A South Australian Research and Development Institute, GPO Box 397, Adelaide, SA 5001, Australia.

B Rutherglen Research Institute, Department of Primary Industries, RMB 1145, Rutherglen, Vic. 3685, Australia.

C Corresponding author. Email: ballard.ross@saugov.sa.gov.au

Australian Journal of Experimental Agriculture 45(3) 209-216 https://doi.org/10.1071/EA03126
Submitted: 24 June 2003  Accepted: 24 December 2003   Published: 14 April 2005

Abstract

Strains of Sinorhizobium meliloti were compared for their saprophytic competence (ability to survive and colonise) in mildly acidic (pHCa 4.8–5.4) soils, using a ‘cross-row’ technique at 3 field locations in the south-east of South Australia. Some strains of rhizobia had greater saprophytic competence than others. Strain WSM879 performed consistently well, nodulating 36% of lucerne seedlings (mean of 3 sites and 4 sampling regions) compared with former inoculant strain WSM826 which nodulated 27% of lucerne seedlings. At one site, strain WSM879 was compared with the former and current Australian inoculant strains (WSM826 and RRI128, respectively). Here, all 3 strains nodulated a similar percentage of lucerne seedlings. However, the addition of 5 t/ha of lime to the soil at this site increased the percentage of lucerne plants nodulated from 23 to 43%. This increase was due to a combination of better strain survival and colonisation and indicates there remains some potential to further improve these aspects of strain performance.

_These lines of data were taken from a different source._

<file path="src/rtl/capture_cmd_decoder_if.sv">
// Hub-side command bus of the capture command decoder: function code, strobe,
// argument registers in, result registers and status out.
interface capture_cmd_decoder_if;
    logic [7:0] command;
    logic       commandStrobe;
    logic [7:0] regIn0, regIn1, regIn2, regIn3, regIn4, regIn5, regIn6, regIn7;
    logic [7:0] regOut0, regOut1, regOut2, regOut3, regOut4, regOut5, regOut6, regOut7;
    logic [7:0] status;

    // Hub side drives commands and arguments.
    modport master (
        output command, commandStrobe,
        output regIn0, regIn1, regIn2, regIn3, regIn4, regIn5, regIn6, regIn7,
        input  regOut0, regOut1, regOut2, regOut3, regOut4, regOut5, regOut6, regOut7,
        input  status
    );

    // Decoder side returns results and status.
    modport slave (
        input  command, commandStrobe,
        input  regIn0, regIn1, regIn2, regIn3, regIn4, regIn5, regIn6, regIn7,
        output regOut0, regOut1, regOut2, regOut3, regOut4, regOut5, regOut6, regOut7,
        output status
    );
endinterface

</file>
<file path="src/rtl/capture_cmd_decoder.sv">
// Command front end of the logic capture block. Decodes hub function codes, holds
// buffer/trigger configuration, pulses capture-core strobes and returns read data.
// Every command ends with a two-phase ack: status[3] high until the hub sends ACK (08).
// Optional: define CAPTURE_CMD_DECODER_TIMEOUT_EN to bound the trace-data read wait
// to TIMEOUT_CLKS clocks (result 16'hDEAD and sticky error on expiry).
module capture_cmd_decoder #(
    parameter int unsigned SAMPLE_W     = 16,
    parameter int unsigned TIMEOUT_CLKS = 1024
) (
    input  logic                  clk,
    input  logic                  resetn,
    capture_cmd_decoder_if.slave  hub,
    output logic [31:0]           preTriggerCount,
    output logic [31:0]           totalSampleCount,
    output logic [15:0]           desiredPattern,
    output logic [15:0]           activeChannels,
    output logic [15:0]           dontCare,
    output logic [7:0]            edgeTriggerChannel,
    output logic                  edgeTriggerType,
    output logic                  edgeTriggerEnable,
    output logic                  patternTriggerEnable,
    output logic                  startPulse,
    output logic                  abortPulse,
    output logic                  captureResetPulse,
    input  logic                  captureRunning,
    input  logic                  captureDone,
    input  logic [31:0]           traceSize,
    input  logic [SAMPLE_W-1:0]   triggerSample,
    output logic                  bufRdReq,
    input  logic                  bufRdValid,
    input  logic [SAMPLE_W-1:0]   bufRdData
);

    localparam logic [7:0] CmdNop         = 8'h00;
    localparam logic [7:0] CmdStart       = 8'h01;
    localparam logic [7:0] CmdAbort       = 8'h02;
    localparam logic [7:0] CmdTrigCfg     = 8'h03;
    localparam logic [7:0] CmdBufCfg      = 8'h04;
    localparam logic [7:0] CmdReadData    = 8'h05;
    localparam logic [7:0] CmdReadSize    = 8'h06;
    localparam logic [7:0] CmdReadTrig    = 8'h07;
    localparam logic [7:0] CmdAck         = 8'h08;
    localparam logic [7:0] CmdReset       = 8'h09;
    localparam logic [7:0] CmdReadTrigAlt = 8'h10;

    typedef enum logic [1:0] {StIdle, StExec, StRdWait, StAckWait} state_e;

    state_e      state;
    logic [7:0]  cmdQ;
    logic [7:0]  argQ [8];
    logic [7:0]  regOutQ [8];
    logic        busyQ, runningQ, errorQ, ackQ, doneQ;

    logic [31:0] argPre, argTotal;
    logic [15:0] rdSample, trigSample16;
    logic        trigCfgBad, bufCfgBad;

`ifdef CAPTURE_CMD_DECODER_TIMEOUT_EN
    localparam int unsigned CntW = $clog2(TIMEOUT_CLKS + 1);
    logic [CntW-1:0] rdCnt;
`endif

    assign hub.status  = {3'b000, doneQ, ackQ, errorQ, runningQ, busyQ};
    assign hub.regOut0 = regOutQ[0];
    assign hub.regOut1 = regOutQ[1];
    assign hub.regOut2 = regOutQ[2];
    assign hub.regOut3 = regOutQ[3];
    assign hub.regOut4 = regOutQ[4];
    assign hub.regOut5 = regOutQ[5];
    assign hub.regOut6 = regOutQ[6];
    assign hub.regOut7 = regOutQ[7];

    // Argument views of the captured command and the legality checks for config writes.
    always_comb begin
        argPre       = {argQ[7], argQ[6], argQ[5], argQ[4]};
        argTotal     = {argQ[3], argQ[2], argQ[1], argQ[0]};
        rdSample     = 16'(bufRdData);
        trigSample16 = 16'(triggerSample);
        // Only 16 channels exist; an out-of-range channel matters only with edge enabled.
        trigCfgBad   = captureRunning || (argQ[7][1] && (argQ[6] >= 8'd16));
        bufCfgBad    = captureRunning || (argPre > argTotal) || (argTotal == 32'd0);
    end

    // Command FSM with registered status, strobes, configuration and results.
    always_ff @(posedge clk or negedge resetn) begin
        if (!resetn) begin
            state                <= StIdle;
            cmdQ                 <= 8'h00;
            busyQ                <= 1'b0;
            runningQ             <= 1'b0;
            errorQ               <= 1'b0;
            ackQ                 <= 1'b0;
            doneQ                <= 1'b0;
            startPulse           <= 1'b0;
            abortPulse           <= 1'b0;
            captureResetPulse    <= 1'b0;
            bufRdReq             <= 1'b0;
            preTriggerCount      <= 32'd0;
            totalSampleCount     <= 32'd0;
            desiredPattern       <= 16'h0000;
            activeChannels       <= 16'hFFFF;
            dontCare             <= 16'h0000;
            edgeTriggerChannel   <= 8'h00;
            edgeTriggerType      <= 1'b0;
            edgeTriggerEnable    <= 1'b0;
            patternTriggerEnable <= 1'b0;
            for (int i = 0; i < 8; i++) begin
                argQ[i]    <= 8'h00;
                regOutQ[i] <= 8'h00;
            end
`ifdef CAPTURE_CMD_DECODER_TIMEOUT_EN
            rdCnt <= '0;
`endif
        end else begin
            startPulse        <= 1'b0;
            abortPulse        <= 1'b0;
            captureResetPulse <= 1'b0;
            bufRdReq          <= 1'b0;
            runningQ          <= captureRunning;
            doneQ             <= captureDone;

            unique case (state)
                StIdle: begin
                    // ACK with nothing outstanding is dropped without comment.
                    if (hub.commandStrobe && (hub.command != CmdAck)) begin
                        state   <= StExec;
                        busyQ   <= 1'b1;
                        cmdQ    <= hub.command;
                        argQ[0] <= hub.regIn0;
                        argQ[1] <= hub.regIn1;
                        argQ[2] <= hub.regIn2;
                        argQ[3] <= hub.regIn3;
                        argQ[4] <= hub.regIn4;
                        argQ[5] <= hub.regIn5;
                        argQ[6] <= hub.regIn6;
                        argQ[7] <= hub.regIn7;
                        // Strobes are launched here so they are high exactly during EXEC.
                        case (hub.command)
                            CmdStart: begin
                                if (captureRunning) begin
                                    errorQ <= 1'b1;
                                end else begin
                                    startPulse <= 1'b1;
                                end
                            end
                            CmdAbort:    abortPulse        <= 1'b1;
                            CmdReset:    captureResetPulse <= 1'b1;
                            CmdReadData: bufRdReq          <= 1'b1;
                            default:     ;
                        endcase
                    end
                end

                StExec: begin
                    state <= StAckWait;
                    ackQ  <= 1'b1;
                    case (cmdQ)
                        CmdNop, CmdStart, CmdAbort: ;
                        CmdTrigCfg: begin
                            if (trigCfgBad) begin
                                errorQ <= 1'b1;
                            end else begin
                                desiredPattern       <= {argQ[1], argQ[0]};
                                activeChannels       <= {argQ[3], argQ[2]};
                                dontCare             <= {argQ[5], argQ[4]};
                                edgeTriggerChannel   <= argQ[6];
                                edgeTriggerType      <= argQ[7][2];
                                edgeTriggerEnable    <= argQ[7][1];
                                patternTriggerEnable <= argQ[7][0];
                            end
                        end
                        CmdBufCfg: begin
                            if (bufCfgBad) begin
                                errorQ <= 1'b1;
                            end else begin
                                preTriggerCount  <= argPre;
                                totalSampleCount <= argTotal;
                            end
                        end
                        CmdReadData: begin
                            // The sample may already be valid in the request cycle.
                            if (bufRdValid) begin
                                regOutQ[0] <= rdSample[7:0];
                                regOutQ[1] <= rdSample[15:8];
                                for (int i = 2; i < 8; i++) regOutQ[i] <= 8'h00;
                            end else begin
                                state <= StRdWait;
                                ackQ  <= 1'b0;
`ifdef CAPTURE_CMD_DECODER_TIMEOUT_EN
                                rdCnt <= '0;
`endif
                            end
                        end
                        CmdReadSize: begin
                            regOutQ[0] <= traceSize[7:0];
                            regOutQ[1] <= traceSize[15:8];
                            regOutQ[2] <= traceSize[23:16];
                            regOutQ[3] <= traceSize[31:24];
                            for (int i = 4; i < 8; i++) regOutQ[i] <= 8'h00;
                        end
                        CmdReadTrig, CmdReadTrigAlt: begin
                            regOutQ[0] <= trigSample16[7:0];
                            regOutQ[1] <= trigSample16[15:8];
                            for (int i = 2; i < 8; i++) regOutQ[i] <= 8'h00;
                        end
                        CmdReset: begin
                            errorQ               <= 1'b0;
                            preTriggerCount      <= 32'd0;
                            totalSampleCount     <= 32'd0;
                            desiredPattern       <= 16'h0000;
                            activeChannels       <= 16'hFFFF;
                            dontCare             <= 16'h0000;
                            edgeTriggerChannel   <= 8'h00;
                            edgeTriggerType      <= 1'b0;
                            edgeTriggerEnable    <= 1'b0;
                            patternTriggerEnable <= 1'b0;
                        end
                        default: errorQ <= 1'b1;
                    endcase
                end

                StRdWait: begin
                    if (bufRdValid) begin
                        state      <= StAckWait;
                        ackQ       <= 1'b1;
                        regOutQ[0] <= rdSample[7:0];
                        regOutQ[1] <= rdSample[15:8];
                        for (int i = 2; i < 8; i++) regOutQ[i] <= 8'h00;
                    end
`ifdef CAPTURE_CMD_DECODER_TIMEOUT_EN
                    else if (rdCnt == CntW'(TIMEOUT_CLKS - 1)) begin
                        state      <= StAckWait;
                        ackQ       <= 1'b1;
                        errorQ     <= 1'b1;
                        regOutQ[0] <= 8'hAD;
                        regOutQ[1] <= 8'hDE;
                        for (int i = 2; i < 8; i++) regOutQ[i] <= 8'h00;
                    end else begin
                        rdCnt <= rdCnt + 1'b1;
                    end
`endif
                end

                StAckWait: begin
                    if (hub.commandStrobe) begin
                        if (hub.command == CmdAck) begin
                            state <= StIdle;
                            ackQ  <= 1'b0;
                            busyQ <= 1'b0;
                        end else begin
                            errorQ <= 1'b1;
                        end
                    end
                end

                default: state <= StIdle;
            endcase
        end
    end

endmodule

</file>
<file path="src/flat_wrapper.sv">
// flat-port wrapper written by rule: the top's interface ports become plain ports
module capture_cmd_decoder_flat 
#(
    parameter int unsigned SAMPLE_W     = 16,
    parameter int unsigned TIMEOUT_CLKS = 1024
)
  (clk, resetn, preTriggerCount, totalSampleCount, desiredPattern, activeChannels, dontCare, edgeTriggerChannel, edgeTriggerType, edgeTriggerEnable, patternTriggerEnable, startPulse, abortPulse, captureResetPulse, captureRunning, captureDone, traceSize, triggerSample, bufRdReq, bufRdValid, bufRdData, hub_command, hub_commandStrobe, hub_regIn0, hub_regIn1, hub_regIn2, hub_regIn3, hub_regIn4, hub_regIn5, hub_regIn6, hub_regIn7, hub_regOut0, hub_regOut1, hub_regOut2, hub_regOut3, hub_regOut4, hub_regOut5, hub_regOut6, hub_regOut7, hub_status);
  capture_cmd_decoder_if hub_i ();
  input  logic clk;
  input  logic resetn;
  output logic [31:0] preTriggerCount;
  output logic [31:0] totalSampleCount;
  output logic [15:0] desiredPattern;
  output logic [15:0] activeChannels;
  output logic [15:0] dontCare;
  output logic [7:0] edgeTriggerChannel;
  output logic edgeTriggerType;
  output logic edgeTriggerEnable;
  output logic patternTriggerEnable;
  output logic startPulse;
  output logic abortPulse;
  output logic captureResetPulse;
  input  logic captureRunning;
  input  logic captureDone;
  input  logic [31:0] traceSize;
  input  logic [SAMPLE_W-1:0] triggerSample;
  output logic bufRdReq;
  input  logic bufRdValid;
  input  logic [SAMPLE_W-1:0] bufRdData;
  input wire logic [$bits(hub_i.command)-1:0] hub_command;
  input wire logic [$bits(hub_i.commandStrobe)-1:0] hub_commandStrobe;
  input wire logic [$bits(hub_i.regIn0)-1:0] hub_regIn0;
  input wire logic [$bits(hub_i.regIn1)-1:0] hub_regIn1;
  input wire logic [$bits(hub_i.regIn2)-1:0] hub_regIn2;
  input wire logic [$bits(hub_i.regIn3)-1:0] hub_regIn3;
  input wire logic [$bits(hub_i.regIn4)-1:0] hub_regIn4;
  input wire logic [$bits(hub_i.regIn5)-1:0] hub_regIn5;
  input wire logic [$bits(hub_i.regIn6)-1:0] hub_regIn6;
  input wire logic [$bits(hub_i.regIn7)-1:0] hub_regIn7;
  output wire logic [$bits(hub_i.regOut0)-1:0] hub_regOut0;
  output wire logic [$bits(hub_i.regOut1)-1:0] hub_regOut1;
  output wire logic [$bits(hub_i.regOut2)-1:0] hub_regOut2;
  output wire logic [$bits(hub_i.regOut3)-1:0] hub_regOut3;
  output wire logic [$bits(hub_i.regOut4)-1:0] hub_regOut4;
  output wire logic [$bits(hub_i.regOut5)-1:0] hub_regOut5;
  output wire logic [$bits(hub_i.regOut6)-1:0] hub_regOut6;
  output wire logic [$bits(hub_i.regOut7)-1:0] hub_regOut7;
  output wire logic [$bits(hub_i.status)-1:0] hub_status;
  assign hub_i.command = hub_command;
  assign hub_i.commandStrobe = hub_commandStrobe;
  assign hub_i.regIn0 = hub_regIn0;
  assign hub_i.regIn1 = hub_regIn1;
  assign hub_i.regIn2 = hub_regIn2;
  assign hub_i.regIn3 = hub_regIn3;
  assign hub_i.regIn4 = hub_regIn4;
  assign hub_i.regIn5 = hub_regIn5;
  assign hub_i.regIn6 = hub_regIn6;
  assign hub_i.regIn7 = hub_regIn7;
  assign hub_regOut0 = hub_i.regOut0;
  assign hub_regOut1 = hub_i.regOut1;
  assign hub_regOut2 = hub_i.regOut2;
  assign hub_regOut3 = hub_i.regOut3;
  assign hub_regOut4 = hub_i.regOut4;
  assign hub_regOut5 = hub_i.regOut5;
  assign hub_regOut6 = hub_i.regOut6;
  assign hub_regOut7 = hub_i.regOut7;
  assign hub_status = hub_i.status;
  capture_cmd_decoder #(.SAMPLE_W(SAMPLE_W), .TIMEOUT_CLKS(TIMEOUT_CLKS)) u_core (.clk(clk), .resetn(resetn), .hub(hub_i), .preTriggerCount(preTriggerCount), .totalSampleCount(totalSampleCount), .desiredPattern(desiredPattern), .activeChannels(activeChannels), .dontCare(dontCare), .edgeTriggerChannel(edgeTriggerChannel), .edgeTriggerType(edgeTriggerType), .edgeTriggerEnable(edgeTriggerEnable), .patternTriggerEnable(patternTriggerEnable), .startPulse(startPulse), .abortPulse(abortPulse), .captureResetPulse(captureResetPulse), .captureRunning(captureRunning), .captureDone(captureDone), .traceSize(traceSize), .triggerSample(triggerSample), .bufRdReq(bufRdReq), .bufRdValid(bufRdValid), .bufRdData(bufRdData));
endmodule
</file>
<file path="config.mk">
export PLATFORM = sky130hd
export DESIGN_NAME = capture_cmd_decoder_flat
export DESIGN_NICKNAME = d
export VERILOG_FILES = /design/src/rtl/capture_cmd_decoder_if.sv /design/src/rtl/capture_cmd_decoder.sv /design/src/flat_wrapper.sv
export SDC_FILE = /design/constraint.sdc
export NUM_CORES = 1
export LEC_CHECK = 0
export CAP_MARGIN = 10
export CORE_AREA = 4 4 201 203
export CTS_CLUSTER_DIAMETER = 120
export DETAILED_ROUTE_END_ITERATION = 12
export DIE_AREA = 0 0 205 207
export GPL_TIMING_DRIVEN = 0
export HOLD_SLACK_MARGIN = 0.06
export MAX_ROUTING_LAYER = met4
export PLACE_DENSITY = 0.52
export REMOVE_ABC_BUFFERS = 1
export SLEW_MARGIN = 20
export SYNTH_ARGS = -nofsm -noshare
export SYNTH_HDL_FRONTEND = slang
export SYNTH_SLANG_ARGS = --single-unit
</file>
<file path="constraint.sdc">
create_clock -name clk -period 4.08 [get_ports clk]
set_input_delay 0.816 -clock clk [delete_from_list [all_inputs] [get_ports clk]]
set_output_delay 0.816 -clock clk [all_outputs]
set_load 0.1 [all_outputs]
</file>
==> results.py, run 1 <==
metrics = {
    "synth": {
        "syn_inst": 988,
        "synth_top_area_share_pct": 55.6,
        "yosysWarnings": 0,
        "yosysSeqAreaShare_pct": 59.2,
        "avgSynthCellArea_um2": 11.6,
        "synthDistinctLibCells": 55,
        "synth_top_cell_by_area": "dfrtp_1",
        "syn_area_um2": 11400,
        "synth-seq-cells": 270,
        "synthTopCellsByArea": "dfrtp_1 (56%), mux2_2 (7.2%), a22o_1 (6.2%)",
        "synthArstFlopShare_pct": 100,
        "synth-edff-count": 0,
        "synth_ff_type": "dfrtp_1",
    },
    "sta": {
        "setup_viol": 0,
        "fin_ws_ps": 441,
        "hold_violations": 0,
        "finClkSkew_ps": 8.64,
        "period_minus_slack_ps": 3640,
        "hold_ws_ps": 123,
        "fin_crit_sh_pct": 89.2,
        "grt_setup_unrepaired": "false",
        "worstMarginPinSlew_ps": 1080,
        "relSlewSlack_pct": 27.9,
        "slew_violations": 0,
        "fmax_mhz": 275,
        "setup_tns_ps": 0,
    },
    "cells_and_area": {
        "drive_above_1_share_pct": 12.6,
        "layout.nets": 1490,
        "seq_area_um2": 6780,
        "final_util_pct": 43.0,
        "area_growth_pct": 44.6,
        "multi_input_area_um2": 4240,
        "fill_cells": 3697,
    },
    "pwr": {
        "power_density_nw_per_um2": 731,
        "leakagePower_nw": 7.43,
        "worst_ir_drop_vdd_v": 0.000422,
    },
    "clocking": {
        "cts.hold.buffers_added": 0,
        "cts-resized-gates": 0,
        "clkLatencyLatePin_ps": 550,
        "cts_setup_buffers": 0,
        "cts_made_buffers": 31,
        "clk_path_buf_depth": 3,
        "root_buffer": "clkbuf_16",
        "cts_tree": "built",
        "cts_max_level": 1,
        "clock_sinks": 270,
        "path_clk_slew_ps": 60,
    },
    "placement": {
        "dp_slack_ps": 246,
        "numPortBuffers": 337,
        "dp_hpwl_um": 26400,
        "gp_congestion": 0.797,
    },
    "drt": {
        "ant_nets": 0,
        "drt_iter0_drc": 415,
        "via_count": 8736,
        "drc": 0,
        "drt-wirelength-per-cell_um": 19.9,
        "drt-pass1-iter-count": 5,
        "routed_wl_um": 36900,
        "viasPerCell": 4.71,
    },
    "global_route": {
        "grt_max_degree": 95,
        "grt_antenna_before_repair": 1,
        "grt_pass1_vias": 8937,
        "track_usage_pct": 17.4,
        "grt-ovfl-total": 0,
        "grt_pass1_wl_um": 56700,
    },
    "floorplan": {
        "start_util_pct": 29.7,
        "row_count": 72,
        "die-height_um": 207,
        "dieArea_um2": 42400,
        "die_w_um": 205,
        "io_pins": 341,
        "core-area_um2": 38500,
    },
    "setup_path": {
        "critical_path.max_fanout": 9,
        "required_ps": 4510,
        "end_kind": "flop",
        "worst_ep_arrival_time_ps": 4070,
        "critical_path_class": "flop to flop",
        "start_kind": "flop",
    },
    "min_path": {
        "hold_path.class": "primary input to async pin",
    },
    "run": {
        "maxCapViolCount": 0,
    },
    "run_status": {
        "status": "finished clean",
    },
}
metal layers:
metal	vias to the layer above	GRT usage, %	routed length (um)
li1	4120	-	-
met1	4333	23.1	16400
met2	223	27.0	17300
met3	60	4.00	2290
met4	0	4.71	990
met5	-	-	0
kinds of logic after synthesis:
kind of cell	share of synthesized area, %
simple gates	13.8
mux	7.41
compound gates	11.3
other cells	0.0328
flops	59.2
buf+inv	4.29
fa+ha+maj	3.94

The growth of 4 of the rhizobial strains from the field trials was measured on acidified agar media (between pH 4.0 and 7.5). There was virtually no colony growth (<10% of growth at pH 7.0) by strains WSM826, RRI128 and WSM879, at or below pH 6.0. Although strain MSUR52a was still able to grow (40% of potential) at pH 6.0 (in the absence of aluminium) this was not always reflected in better nodulation of lucerne seedlings by this strain in the field. Inclusion of aluminium in the media increased the sensitivity of the strains to acidity.

The ability of 6 selected S. meliloti strains to form effective symbioses with 15 plant hosts (from Medicago sativa, Medicago littoralis and Medicago tornata) was compared. All S. meliloti strains formed effective symbioses with all plant hosts. Overall, strain RRI128 was the most effective strain with both the lucernes and the annual medics, resulting in shoot weights similar to those of plants supplied with mineral nitrogen.

Additional keywords: rhizobia, acid tolerance, nitrogen, N2 fixation.


Acknowledgments

We thank Brett Shepherd, Neil Schubert and David Pearce for their excellent technical assistance and Debra Partington and Janine Jones for their assistance with the statistical analysis. We also thank the Boddingtons, Browns and Klitschers for their encouragement and for allowing us to have field trials on their properties. The Grains Research and Development Corporation and the South Australian Cattle Compensation Fund provided financial assistance for this work.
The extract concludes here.